(Saved data entries)
· · · · ·

==> flow/design.v (excerpt) <==
module cpu(
	input clk,rst,
	output [9:0] instr_Addr,
	input [15:0] instr,
	output reg [8:0] data_Addr,
	output reg [15:0] write_data,
	input [15:0] read_data,
	output write_enable
    );
clock: 116.0 ns
lec_check: 0
cap_margin: 15
core_aspect_ratio: 1.2
core_margin: 2
core_utilization: 72
cts_cluster_diameter: 198
gpl_timing_driven: 1
min_routing_layer: met1
setup_slack_margin: -1.34
slew_margin: 20
run.sh (not shown) runs the stock make flow with config.mk's settings and CLKGATE_MAP_FILE=.
The baseline never finished: it broke off in global routing (5_1_grt) on GRT-0116.
Change:
ABC_AREA = 1   (was not set)
CAP_MARGIN = 40   (was 15)
CORE_ASPECT_RATIO = not set   (was 1.2)
CORE_UTILIZATION = 70   (was 72)
CTS_CLUSTER_DIAMETER = 340   (was 198)
CTS_CLUSTER_SIZE = 22   (was not set)
GPL_TIMING_DRIVEN = not set   (was 1)
MIN_ROUTING_LAYER = not set   (was met1)
SETUP_SLACK_MARGIN = not set   (was -1.34)
clock period = 110.0 ns   (was 116.0 ns; I/O delays follow)
The new run failed in global routing (5_1_grt).
Synthesized cell count rose by about a fifth.
Synthesized area increases by a few percent.
Die size increases by a few percent.
Change:
ABC_AREA = not set   (was 1)
CAP_MARGIN = 15   (was 40)
CORE_ASPECT_RATIO = 1.2   (was not set)
CORE_UTILIZATION = 72   (was 70)
CTS_CLUSTER_DIAMETER = 45   (was 340)
CTS_CLUSTER_SIZE = 33   (was 22)
GPL_TIMING_DRIVEN = 1   (was not set)
MIN_ROUTING_LAYER = met1   (was not set)
SETUP_SLACK_MARGIN = -1.34   (was not set)
TNS_END_PERCENT = 5   (was not set)
After rerunning:
- The new run did not get past global routing (5_1_grt) (GRT-0116)
- die size drops by 5.7%
- area after synthesis came out lower by 3.1%
- synthesized cell count went down by 15%
Change:
CAP_MARGIN = 20   (was 15)
CORE_ASPECT_RATIO = not set   (was 1.2)
CORE_UTILIZATION = 30   (was 72)
CTS_CLUSTER_DIAMETER = not set   (was 45)
CTS_CLUSTER_SIZE = not set   (was 33)
GPL_TIMING_DRIVEN = not set   (was 1)
MIN_ROUTING_LAYER = not set   (was met1)
SETUP_SLACK_MARGIN = not set   (was -1.34)
TNS_END_PERCENT = not set   (was 5)
clock period = 164.0 ns   (was 110.0 ns; I/O delays follow)
Outcome: This time the run went through all stages and came out clean. Die size increases by 140%. Synthesized area is unchanged. Synthesized cell count does not change.

---

Starting RTL as in the previous note.
Settings: LEC_CHECK=0, ABC_AREA=1, CAP_MARGIN=20, CORE_MARGIN=2, CORE_UTILIZATION=72, CTS_CLUSTER_DIAMETER=340, CTS_CLUSTER_SIZE=22, HOLD_SLACK_MARGIN=0.29, SLEW_MARGIN=20; clock period 111.0 ns.
The baseline did not get past global routing (5_1_grt) with GRT-0232.
Edit:
CORE_UTILIZATION = 57   (was 72)
CTS_CLUSTER_DIAMETER = 225   (was 340)
CTS_CLUSTER_SIZE = 98   (was 22)
HOLD_SLACK_MARGIN = unset   (was 0.29)
PLACE_DENSITY_LB_ADDON = 0.0   (was unset)
clock period = 114.0 ns   (was 111.0 ns; I/O delays follow)
The new run never finished: it broke off in global routing (5_1_grt) with GRT-0232. Area after synthesis stays the same. Die size increases by 26%. Synthesized cell count stays the same.
Edit:
CTS_CLUSTER_DIAMETER = unset   (was 225)
CTS_CLUSTER_SIZE = unset   (was 98)
clock period = 237.0 ns   (was 114.0 ns; I/O delays follow)
Effect:
- With this change the flow finished with timing, DRC and antenna clean
- area after synthesis stays the same
- die area stays the same
- synthesized cell count is unchanged
Edit:
ABC_AREA = unset   (was 1)
CORE_UTILIZATION = 58   (was 57)
PLACE_DENSITY_LB_ADDON = unset   (was 0.0)
TNS_END_PERCENT = 5   (was unset)
clock period = 157.0 ns   (was 237.0 ns; I/O delays follow)
What happened: With this change the flow reached the layout checks and failed them: negative setup slack. Final cell count falls by 7.5%. Cell area rises by 8.6%. Register-to-register slack loses 69 ns. Routed wire length rises by 6.8%. Count of clock-buffer cells in the layout falls by 5.
Edit:
TNS_END_PERCENT = unset   (was 5)
clock period = 135.0 ns   (was 157.0 ns; I/O delays follow)
After rerunning: The changed run ended with an error in global routing (5_1_grt) (ODB-0269). Synthesized cell count is unchanged. Area after synthesis is unchanged. Die size is unchanged.

---

job 5773:
cpu again, from the RTL that the note above started with.
==> flow/design.v (excerpt) <==
module cpu(
	input clk,rst,
	output [9:0] instr_Addr,
	input [15:0] instr,
	output reg [8:0] data_Addr,
	output reg [15:0] write_data,
	input [15:0] read_data,
	output write_enable
    );
Settings: LEC_CHECK=0, ABC_AREA=1, CAP_MARGIN=5, CORE_MARGIN=2, CORE_UTILIZATION=71, CTS_CLUSTER_DIAMETER=279, CTS_CLUSTER_SIZE=95, PLACE_DENSITY=0.37, SLEW_MARGIN=20; clock period 117.0 ns.
Job 5773 did not run to completion, as it errored out during global routing (5_1_grt).
The following lists how job 7510 was set up differently from job 5773:
# job 5773
export LEC_CHECK = 0
export ABC_AREA = 1
export CAP_MARGIN = 5
export CORE_MARGIN = 2
export CORE_UTILIZATION = 71
export CTS_CLUSTER_DIAMETER = 279
export CTS_CLUSTER_SIZE = 95
export PLACE_DENSITY = 0.37
export SLEW_MARGIN = 20
create_clock -name core_clock -period 117.0 [get_ports {clk}]
# job 7510
export LEC_CHECK = 0
export CAP_MARGIN = 20
export CORE_MARGIN = 2
export CORE_UTILIZATION = 40
export SLEW_MARGIN = 20
create_clock -name core_clock -period 165.0 [get_ports {clk}]
[summary]
Job 7510: flow completed, timing, DRC and antenna clean
Count of instances resized after the clock tree is built: job 7510 < job 5773
Side by side, area fraction in and, or, nand and nor cells turned out lower in job 7510 than in job 5773.
Taking job 5773 as the reference, in job 7510 aoi/oai-family share of the synthesized area up 7.2 points; die size up 81000 sq um; post-synthesis async set-or-reset flop share flat; synthesized area down about 3%.
Compare job 5773 and job 7510 | yosys stat chip area higher: job 5773
Changes observed in job 7510 relative to job 5773: synthesized cell count -1811; minimum setup slack after placement shows an increase of 7.87 ns.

· · · · ·

What to work on =
Of the lines above, show those in which "unchanged" appears.

Answer below =
Outcome: This time the run went through all stages and came out clean. Die size increases by 140%. Synthesized area is unchanged. Synthesized cell count does not change.
- synthesized cell count is unchanged
After rerunning: The changed run ended with an error in global routing (5_1_grt) (ODB-0269). Synthesized cell count is unchanged. Area after synthesis is unchanged. Die size is unchanged.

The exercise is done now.